• **Work order**
To answer, print the line containing "Hold Launch: sav[1]$_SDFFE_PP0P_" and each line after it in the listing below, exactly as they stand.

=== Records to use ===

This is an optimization exercise on Yosys and OpenROAD, whose aim is small area, not a production implementation. The RTL was checked by simulation tests, not by an equivalence proof against the original design. No activity file was given, so power comes from the tool's default toggle rates.

`flow/run.sh`:
```
#!/bin/bash
# synth_recipe.tcl (not shown) runs the flow's synth.tcl, then flattens the netlist and writes it again
# the make line also repeats each setting of config.mk as NAME=value (left out here)
make -C /OpenROAD-flow-scripts/flow DESIGN_CONFIG=/design/flow/config.mk WORK_HOME=/design/flow/orfs CLKGATE_MAP_FILE= SYNTH_SCRIPT=/design/flow/synth_recipe.tcl finish
```
`flow/config.mk`:
```
export PLATFORM = sky130hd
export DESIGN_NAME = ir_volume
export DESIGN_NICKNAME = ir_volume
export VERILOG_FILES = /design/flow/design.v
export SDC_FILE = /design/flow/constraint.sdc
export NUM_CORES = 4
export LEC_CHECK = 0
export ABC_AREA = 1
export CAP_MARGIN = 20
export CORE_MARGIN = 2
export CORE_UTILIZATION = 40
export SLEW_MARGIN = 20
```
`flow/constraint.sdc`:
```
create_clock -name core_clock -period 10.0 [get_ports {clk}]
set_input_delay 2.0000 -clock core_clock [delete_from_list [all_inputs] [get_ports {clk}]]
set_output_delay 2.0000 -clock core_clock [all_outputs]
set_load 0.01 [all_outputs]
```
`flow/design.v`:
```
module ir_volume (
    input  wire       clk,
    input  wire       rst,         
    input  wire       ir_in,       
    input  wire       gtick,       
    input  wire       att_ack,     
    output wire       att_sel_n,
    output wire       att_valid,
    output reg  [7:0] att_byte,
    output wire       tens_we,
    output wire       ones_we,
    output wire [7:0] seg_tens,
    output wire [7:0] seg_ones
);
    localparam [3:0] S_IDLE     = 4'd0,
                     S_LEAD_LO  = 4'd1,
                     S_LEAD_HI  = 4'd2,
                     S_BIT_LO   = 4'd3,
                     S_BIT_HI   = 4'd4,
                     S_STOP_LO  = 4'd5,
                     S_OUT_SEL  = 4'd6,
                     S_OUT_OPC  = 4'd7,
                     S_OUT_DATA = 4'd8,
                     S_OUT_TENS = 4'd9,
                     S_OUT_ONES = 4'd10;
    localparam [1:0] C_NONE = 2'd0,
                     C_UP   = 2'd1,
                     C_DOWN = 2'd2,
                     C_MUTE = 2'd3;
    reg  [3:0] st;
    reg        ir_q;
    reg  [8:0] pcnt;
    reg  [6:0] thr;       
    reg  [4:0] nbits;     
    reg        fok;       
    reg  [1:0] fcmd;      
    reg  [1:0] last;
    reg  [2:0] rcount;
    reg  [7:0] gap;       
    reg  [7:0] vol;       
    reg  [7:0] sav;       
    reg  [3:0] dtens, dones;    
    function [7:0] atten(input [7:0] a);
        begin
            atten[0] =
                (a[7]&a[4]&a[2]&a[0]) | (~a[7]&~a[6]&~a[5]&a[2]&a[1]&~a[0]) | (a[7]&a[3]&a[0]) |
                (a[5]&a[2]&~a[1]&~a[0]) | (a[6]&a[4]&~a[2]&a[1]&~a[0]) | (a[6]&a[4]&a[2]&a[0]) |
                (a[6]&a[5]&~a[4]&~a[3]&~a[2]&~a[1]&a[0]) | (a[5]&~a[2]&a[1]&~a[0]) | (a[7]&~a[3]&~a[2]&~a[0]) |
                (~a[7]&~a[5]&~a[4]&a[2]&~a[1]) | (~a[6]&~a[5]&~a[4]&~a[2]&~a[1]&a[0]) | (a[6]&a[5]&a[4]&a[3]) |
                (a[5]&a[4]&~a[2]&a[1]) | (a[6]&~a[5]&a[3]&a[0]) | (a[7]&~a[4]&a[2]&a[1]) |
                (a[5]&~a[4]&a[3]&~a[0]) | (a[5]&~a[4]&a[2]&a[1]&a[0]) | (~a[7]&~a[6]&~a[5]&~a[2]&a[1]&a[0]) |
                (~a[7]&~a[6]&~a[5]&a[4]&~a[2]&~a[1]&~a[0]) | (a[6]&a[5]&a[4]&a[2]) | (~a[6]&a[5]&~a[4]&~a[1]&~a[0]) |
                (~a[6]&a[5]&~a[4]&a[2]&~a[1]) | (~a[6]&~a[4]&~a[2]&a[1]&~a[0]) | (a[6]&~a[5]&~a[4]&~a[2]&a[1]&a[0]);
            atten[1] =
                (a[7]&~a[4]&~a[2]&~a[1]) | (a[7]&~a[4]&~a[2]&~a[0]) | (~a[6]&~a[5]&~a[4]&a[3]) |
                (a[7]&a[4]&~a[2]&a[1]&a[0]) | (~a[5]&a[3]&a[0]) | (a[5]&~a[4]&~a[3]&~a[1]&~a[0]) |
                (~a[6]&a[5]&~a[4]&a[1]&a[0]) | (~a[6]&~a[4]&a[3]&a[0]) | (~a[6]&a[5]&a[4]&~a[3]&~a[2]&~a[1]&a[0]) |
                (a[5]&a[4]&a[1]&~a[0]) | (a[5]&a[4]&a[3]&~a[0]) | (a[6]&a[4]&~a[2]&a[1]) |
                (a[6]&a[5]&a[2]&~a[1]) | (a[5]&a[2]&~a[0]) | (~a[6]&~a[5]&a[4]&a[2]&~a[1]) |
                (a[6]&~a[5]&~a[3]&~a[2]&~a[0]) | (a[7]&a[4]&~a[1]&~a[0]) | (~a[7]&a[4]&a[2]&a[1]&~a[0]) |
                (~a[7]&~a[5]&~a[4]&a[2]&a[1]&a[0]) | (a[6]&a[5]&a[4]&a[3]) | (a[6]&a[5]&a[4]&a[2]) |
                (a[6]&a[4]&a[2]&~a[1]&a[0]) | (a[6]&~a[4]&a[2]&~a[1]&~a[0]) | (~a[6]&~a[5]&a[4]&~a[3]&~a[1]&~a[0]);
            atten[2] =
                (a[7]&~a[4]&~a[3]&~a[2]&~a[0]) | (a[7]&~a[4]&a[2]&a[0]) | (a[7]&a[3]&a[0]) |
                (a[4]&a[2]&~a[1]&~a[0]) | (a[7]&a[2]&a[1]&a[0]) | (~a[6]&a[5]&~a[4]&~a[2]&a[0]) |
                (~a[6]&a[5]&a[2]&~a[1]&~a[0]) | (~a[6]&a[5]&a[4]&a[1]&a[0]) | (a[6]&~a[2]&a[1]&~a[0]) |
                (a[6]&~a[5]&~a[4]&a[3]) | (a[6]&~a[5]&a[4]&a[2]&a[0]) | (a[6]&a[5]&~a[4]&~a[3]&~a[2]&~a[0]) |
                (a[6]&a[5]&~a[4]&a[2]&a[0]) | (a[6]&a[4]&~a[3]&~a[2]&~a[1]&a[0]) | (a[5]&a[4]&a[3]&~a[0]) |
                (~a[5]&a[4]&~a[2]&a[1]&~a[0]) | (a[6]&~a[5]&~a[4]&~a[1]&a[0]) | (~a[7]&~a[5]&a[4]&~a[3]&~a[1]&a[0]) |
                (a[6]&~a[4]&a[3]&a[0]) | (a[7]&~a[4]&~a[2]&a[1]) | (~a[6]&a[5]&~a[4]&a[3]) |
                (~a[6]&a[5]&~a[4]&~a[2]&a[1]) | (a[6]&a[5]&a[4]&a[2]&~a[0]) | (~a[7]&~a[6]&~a[5]&a[4]&a[2]&~a[0]) |
                (~a[7]&~a[6]&~a[5]&a[4]&~a[2]&a[1]);
            atten[3] =
                (a[7]&~a[1]&a[0]) | (a[7]&~a[2]&a[1]&~a[0]) | (a[7]&~a[4]&a[2]&~a[1]) |
                (a[7]&a[3]) | (~a[7]&~a[6]&~a[5]&a[4]&a[2]&a[1]&a[0]) | (~a[5]&a[4]&a[3]) |
                (~a[6]&a[5]&~a[3]&~a[2]) | (a[6]&~a[5]&~a[4]&~a[2]&~a[1]) | (a[6]&~a[5]&~a[4]&a[2]&a[1]) |
                (a[5]&~a[2]&a[1]&a[0]) | (a[6]&a[5]&~a[4]&a[2]&~a[1]) | (a[6]&~a[4]&a[3]) |
                (a[6]&a[4]&~a[2]&a[1]&a[0]) | (a[6]&~a[5]&a[4]&a[2]&~a[1]) | (a[6]&a[5]&a[4]&a[1]&a[0]) |
                (a[6]&a[3]&~a[0]) | (a[5]&a[2]&~a[1]&~a[0]) | (~a[6]&a[4]&a[3]&a[0]) |
                (a[6]&~a[4]&~a[2]&~a[1]&~a[0]) | (a[6]&~a[5]&~a[4]&a[1]&~a[0]);
            atten[4] =
                (a[7]&~a[4]&~a[2]&a[1]&a[0]) | (a[7]&~a[4]&a[2]&~a[1]) | (a[7]&a[4]&~a[2]&~a[1]) |
                (a[7]&a[4]&a[2]&a[1]) | (~a[6]&a[5]&~a[4]&a[2]&a[0]) | (a[5]&~a[4]&a[2]&a[1]) |
                (a[5]&~a[4]&a[3]) | (~a[6]&a[5]&a[4]&~a[3]&~a[2]) | (a[6]&a[5]&~a[4]&~a[2]&~a[1]&~a[0]) |
                (a[6]&~a[5]&~a[4]&a[1]&a[0]) | (a[6]&~a[5]&~a[4]&a[2]) | (a[6]&a[5]&a[4]&a[2]&a[0]) |
                (a[6]&a[2]&a[1]) | (a[6]&~a[5]&a[3]) | (a[6]&a[3]&~a[0]) |
                (a[7]&a[4]&~a[2]&~a[0]) | (~a[6]&a[5]&a[4]&a[2]&~a[1]&~a[0]);
            atten[5] =
                (a[7]&a[4]&a[2]) | (a[7]&a[4]&a[3]) | (~a[6]&a[5]&a[4]&a[2]&a[0]) |
                (~a[6]&a[5]&a[4]&a[2]&a[1]) | (~a[6]&a[5]&a[4]&a[3]) | (a[6]&~a[5]&~a[4]) |
                (a[6]&~a[4]&a[0]) | (a[6]&~a[4]&a[1]) | (a[6]&~a[4]&a[2]) |
                (a[6]&~a[4]&a[3]) | (a[7]&~a[4]&~a[3]&~a[2]) | (a[7]&a[2]&~a[1]) |
                (a[7]&a[4]&a[1]&a[0]) | (a[6]&a[5]&a[3]&a[0]);
            atten[6] =
                (a[7]&a[2]&a[1]) | (a[7]&a[3]) | (a[7]&a[4]) |
                (a[6]&~a[5]&a[4]) | (a[6]&a[5]&~a[4]);
            atten[7] =
                (a[7]) | (a[6]&a[5]&a[4]);
        end
    endfunction
    function [6:0] seg_t(input [3:0] a);
        begin
            seg_t[0] =
                (~a[3]&a[1]) | (a[3]&~a[2]) | (a[2]&~a[1]&a[0]);
            seg_t[1] =
                (~a[2]&a[0]) | (~a[2]&a[1]) | (a[2]&~a[1]&~a[0]) |
                (~a[3]&a[1]&a[0]) | (a[3]&~a[2]);
            seg_t[2] =
                (~a[3]&a[2]) | (~a[2]&a[0]) | (a[3]&~a[2]);
            seg_t[3] =
                (~a[2]&a[1]) | (a[2]&~a[1]&a[0]) | (a[1]&~a[0]) |
                (a[3]&~a[2]);
            seg_t[4] =
                (a[3]&~a[0]) | (a[1]&~a[0]);
            seg_t[5] =
                (a[2]&~a[1]) | (a[2]&~a[0]) | (a[3]&~a[2]);
            seg_t[6] =
                (~a[2]&a[1]) | (a[2]&~a[1]) | (a[3]&~a[2]) |
                (a[2]&~a[0]);
        end
    endfunction
    function [6:0] seg_o(input [3:0] a);
        begin
            seg_o[0] =
                (~a[2]&~a[0]) | (~a[3]&a[1]) | (a[3]&~a[2]) |
                (a[2]&~a[1]&a[0]);
            seg_o[1] =
                (~a[2]) | (~a[1]&~a[0]) | (~a[3]&a[1]&a[0]);
            seg_o[2] =
                (~a[1]) | (~a[3]&a[2]) | (~a[2]&a[0]);
            seg_o[3] =
                (~a[2]&~a[0]) | (~a[2]&a[1]) | (a[2]&~a[1]&a[0]) |
                (a[1]&~a[0]) | (a[3]&~a[2]);
            seg_o[4] =
                (~a[2]&~a[0]) | (a[1]&~a[0]);
            seg_o[5] =
                (~a[1]&~a[0]) | (a[2]&~a[1]) | (a[2]&~a[0]) |
                (a[3]&~a[2]);
            seg_o[6] =
                (~a[2]&a[1]) | (a[2]&~a[1]) | (a[3]&~a[2]) |
                (a[2]&~a[0]);
        end
    endfunction
    wire is_idle    = (st == S_IDLE);
    wire is_lead_lo = (st == S_LEAD_LO);
    wire is_lead_hi = (st == S_LEAD_HI);
    wire is_bit_lo  = (st == S_BIT_LO);
    wire is_bit_hi  = (st == S_BIT_HI);
    wire is_stop    = (st == S_STOP_LO);
    wire is_sel     = (st == S_OUT_SEL);
    wire is_opc     = (st == S_OUT_OPC);
    wire is_data    = (st == S_OUT_DATA);
    wire is_tens    = (st == S_OUT_TENS);
    wire is_ones    = (st == S_OUT_ONES);
    wire level      = is_lead_hi | is_bit_hi;
    wire measuring  = is_lead_lo | is_lead_hi | is_bit_lo | is_bit_hi | is_stop;
    wire phase_end  = (ir_in != level);
    wire timeout    = (pcnt == 9'd499);
    wire bit_val    = (pcnt > {2'b00, thr});
    reg exp_bit;
    always @(*) begin
        case (nbits[4:3])
            2'd0, 2'd1: exp_bit = (nbits[2:0] < 3'd3);
            2'd2:       exp_bit = (nbits[2:0] < 3'd2);
            default:    exp_bit = (nbits[2:0] >= 3'd4);
        endcase
    end
    wire is_cbit = nbits[4] && (nbits[2:1] == 2'b01);
    wire cbit_ok = !nbits[3] || (bit_val != fcmd[nbits[0]]);
    wire bit_ok  = is_cbit ? cbit_ok : (bit_val == exp_bit);
    wire done = is_stop && ir_in;
    wire [1:0] cmd = fok ? fcmd : C_NONE;
    wire gap_ok  = (gap >= 8'd50);
    wire gap_rep = (gap == 8'd250);
    wire rc5     = (rcount == 3'd5);
    wire same    = (cmd == last);
    wire accept  = done && (cmd != C_NONE) && gap_ok &&
                   (!same || gap_rep || (rc5 && cmd != C_MUTE));
    wire [3:0] tens = vol[7:4];
    wire [3:0] ones = vol[3:0];
    wire vol_max  = (vol == 8'h99);
    wire vol_zero = (vol == 8'h00);
    wire [7:0] vol_inc = (ones == 4'd9) ? {tens + 4'd1, 4'd0} : {tens, ones + 4'd1};
    wire [7:0] vol_dec = (ones == 4'd0) ? {tens - 4'd1, 4'd9} : {tens, ones - 4'd1};
    wire out_pre = is_sel | is_opc | is_data;
    assign att_sel_n = !out_pre;
    assign att_valid = is_opc | is_data;
    assign tens_we   = is_tens;
    assign ones_we   = is_ones;
    always @(*) begin
        if (is_opc)       att_byte = 8'h11;
        else if (is_data) att_byte = atten(vol);
        else              att_byte = 8'h00;
    end
    assign seg_tens = {1'b0, seg_t(dtens)};
    assign seg_ones = {1'b0, seg_o(dones)};
    wire [7:0] lead_sum = {1'b0, pcnt[8:2]} + {2'b00, pcnt[8:3]};
    always @(posedge clk) begin
        ir_q <= ir_in;
        if (is_idle)
            pcnt <= 9'd1;
        else if (measuring)
            pcnt <= phase_end ? 9'd1 : pcnt + 9'd1;
        if (is_lead_lo)
            thr <= lead_sum[7:1];
        if (is_lead_hi) begin
            nbits <= 5'd0;
            fok   <= 1'b1;
        end
        if (is_bit_lo && phase_end) begin
            nbits <= nbits + 5'd1;
            if (!bit_ok) fok <= 1'b0;
            if (nbits == 5'd18) fcmd[0] <= bit_val;
            if (nbits == 5'd19) fcmd[1] <= bit_val;
        end
        if (rst) begin
            st     <= S_OUT_SEL;
            last   <= C_NONE;
            rcount <= 3'd0;
            gap    <= 8'd0;
            vol    <= 0;
            sav    <= 0;
            dtens  <= 4'd0;
            dones  <= 4'hF;
        end else begin
            case (st)
                S_IDLE:
                    if (ir_q && !ir_in) st <= S_LEAD_LO;
                S_LEAD_LO, S_LEAD_HI, S_BIT_LO, S_BIT_HI, S_STOP_LO: begin
                    if (phase_end) begin
                        case (st)
                            S_LEAD_LO: st <= S_LEAD_HI;
                            S_LEAD_HI: st <= S_BIT_LO;
                            S_BIT_LO:  st <= S_BIT_HI;
                            S_BIT_HI:  st <= (nbits == 5'd0) ? S_STOP_LO : S_BIT_LO;
                            default:   st <= accept ? S_OUT_SEL : S_IDLE;
                        endcase
                    end else if (timeout) begin
                        st <= S_IDLE;
                    end
                end
                S_OUT_SEL:  st <= S_OUT_OPC;
                S_OUT_OPC:  if (att_ack) st <= S_OUT_DATA;
                S_OUT_DATA: if (att_ack) st <= S_OUT_TENS;
                S_OUT_TENS: begin dtens <= tens; st <= S_OUT_ONES; end
                default:    begin dones <= ones; st <= S_IDLE; end
            endcase
            if (accept) begin
                if (!same) begin
                    last   <= cmd;
                    rcount <= 3'd1;
                end else if (!rc5) begin
                    rcount <= rcount + 3'd1;
                end
                case (cmd)
                    C_UP:   if (!vol_max)  vol <= vol_inc;
                    C_DOWN: if (!vol_zero) vol <= vol_dec;
                    default: begin
                        if (!vol_zero) begin
                            sav <= vol;
                            vol <= 0;
                        end else begin
                            vol <= sav;
                            sav <= 0;
                        end
                    end
                endcase
            end
            if (is_idle && rc5 && gap > 8'd75) begin
                last   <= C_NONE;
                rcount <= 3'd0;
            end
            if (accept)
                gap <= 8'd0;
            else if (gtick && !gap_rep)
                gap <= gap + 8'd1;
        end
    end
endmodule
```
==> results by group <==
Run status
  • Status: no timing/DRC/antenna violations

Synthesis
  • Yosys top cell area share: between 15 and 20%
  • Post-Syn Area: approximately 5300 um^2
  • Synth area leaders: dfxtp_1 20%, nand2_1 12%, ha_1 9.5%
  • Mapped Cells: 792
  • Largest area contributor in the netlist: dfxtp_1
  • Synth Area per Inst: about 6.7 um^2
  • EDFF count, synth: 14
  • Syn. warnings: 1
  • Post-synthesis sequential area ratio: between 20 and 30%
  • Synthesized flop and latch total: between 60 and 70
  • FFs w/ async S/R, synth: 0%
  • Distinct cells, synth: 51
  • Ys flop type: dfxtp_1

Global route
  • Largest net degree at the start of global routing: 20
  • First-pass GRT wire length: approximately 25000 um
  • Global route overflow: 0
  • Gr usage total: between 20% and 30%
  • Number of global-route vias before repair: around 5000
  • Initial antenna violation count: 0

Critical path
  • Delay-heaviest family, CP: buffers and inverters
  • Crit. End Element: primary output
  • Reg2Reg Depth: 11
  • WP buf/inv: 2
  • CP Launch Type: register
  • Req. time, crit path: 8.00 ns
  • Crit-path cells: clkinv_1 > nor2_2 > nand2_1 > o2111ai_1 > nand2_1 > nand3_1 > nor2_1 > nor2_1 > clkdlybuf4s50_1
  • Stages on worst setup path: 9
  • Critical Path Start: vol[1]$_SDFFE_PP0P_
  • CP max FO: 17
  • WP data arrival: ~3.4 ns
  • Launch point of the worst reg-to-reg path: vol[1]$_SDFFE_PP0P_
  • CP peak stage delay: between 0.7 and 0.8 ns
  • Slowest stage cell, crit path: dfxtp_1
  • Worst Path Class, Setup: register to primary output

Power and ir drop
  • Total net switching power: roughly 360 uW
  • Worst vdd ir: between 150 and 200 uV
  • Int Power: 620 uW
  • Power, Total: 976 uW
  • Register share of total power: roughly 35%
  • Pwr dens: 164 nW/um^2
  • Comb power frac: a little over a third
  • Switch share: a little over a third
  • Leakage: 0.00270 uW
  • Clock share of power: just under 30%

CTS
  • Post-CTS setup buffer count: 0
  • Worst skew pair latency: approximately 0.34 ns
  • Resize count post-CTS: 0
  • H-tree levels: 3
  • Reg clk slew, reported paths: 0.05 ns
  • Clk sinks: 66
  • Root Driver: clkbuf_16
  • Hold Buf Count CTS: 0
  • CTS Buf Count: 9
  • CTS tree: done
  • Clock Path Buffers: 2

Routing
  • DR iter-0 viols: between 300 and 400
  • DRC Markers: 0
  • Wire per inst: 15.2 um
  • DRT Pass-1 Iters: 9
  • Post-route ant nets: 0
  • Vias: 5316
  • Vias per cell: approximately 5.4
  • Routed WL: around 15000 um

STA
  • Tcrit/Tclk final: roughly 54%
  • Fin crit period: ~5.4 ns
  • Hold Vio Cnt, Final: 0
  • RSZ-0062 raised after global routing: no
  • Worst-margin pin slew: 0.910 ns
  • Final setup vio count: 0
  • Setup TNS: 0 ns
  • Maximum clock rate: 185 MHz
  • Slew HR: between 30% and 40%
  • Max-slew violation count: 0
  • Clock Skew: 0.00737 ns

Floorplan
  • Core area: 12700 um^2
  • I/O pins: 33
  • Row count: 41
  • Die Ht: ~120 um
  • Die area: between 10000 and 15000 um^2
  • Die X: about 120 um
  • Effective utilization at floorplan: 41.4%

Worst hold path
  • Hold path cells: 2
  • Worst Hold Launch: sav[1]$_SDFFE_PP0P_
  • HP Class: register to register

Place
  • Dpl hpwl: 11500 um
  • GPL Wtd Cong: roughly 0.99
  • Port bufs: 30

Finish
  • Fraction of layout cells with a size suffix above 1: between 6 and 7%
  • N_diodes: 0
  • # fillers: roughly 1400
  • Total Nets Final: ~860
  • Area Growth Syn to Fin: 12.7%

Run
  • Max Cap Viol: 0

===

• **Response to this exercise**
  • Worst Hold Launch: sav[1]$_SDFFE_PP0P_
  • HP Class: register to register

Place
  • Dpl hpwl: 11500 um
  • GPL Wtd Cong: roughly 0.99
  • Port bufs: 30

Finish
  • Fraction of layout cells with a size suffix above 1: between 6 and 7%
  • N_diodes: 0
  • # fillers: roughly 1400
  • Total Nets Final: ~860
  • Area Growth Syn to Fin: 12.7%

Run
  • Max Cap Viol: 0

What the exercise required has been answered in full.